*Work required*. Return the line containing "export CORE_MARGIN = 3" and every line after it through the end of the entries below, with no other lines.

*Data to use*.
===== config.mk =====
export PLATFORM = sky130hd
export DESIGN_NAME = mem_dump_tx
export DESIGN_NICKNAME = d
export VERILOG_FILES = /design/src/rtl/mem_dump_tx.sv
export SDC_FILE = /design/constraint.sdc
export NUM_CORES = 1
export LEC_CHECK = 0
export CORE_MARGIN = 3
export CORE_UTILIZATION = 45
export DETAILED_ROUTE_END_ITERATION = 10
export PLACE_DENSITY = 0.79
export SYNTH_ARGS = -nofsm -noshare
export SYNTH_HDL_FRONTEND = slang
export SYNTH_SLANG_ARGS = --single-unit

===== constraint.sdc =====
create_clock -name Clk -period 4.1 [get_ports Clk]
set_input_delay 0.82 -clock Clk [delete_from_list [all_inputs] [get_ports Clk]]
set_output_delay 0.82 -clock Clk [all_outputs]
set_load 0.01 [all_outputs]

*Completed task*.
export CORE_MARGIN = 3
export CORE_UTILIZATION = 45
export DETAILED_ROUTE_END_ITERATION = 10
export PLACE_DENSITY = 0.79
export SYNTH_ARGS = -nofsm -noshare
export SYNTH_HDL_FRONTEND = slang
export SYNTH_SLANG_ARGS = --single-unit

===== constraint.sdc =====
create_clock -name Clk -period 4.1 [get_ports Clk]
set_input_delay 0.82 -clock Clk [delete_from_list [all_inputs] [get_ports Clk]]
set_output_delay 0.82 -clock Clk [all_outputs]
set_load 0.01 [all_outputs]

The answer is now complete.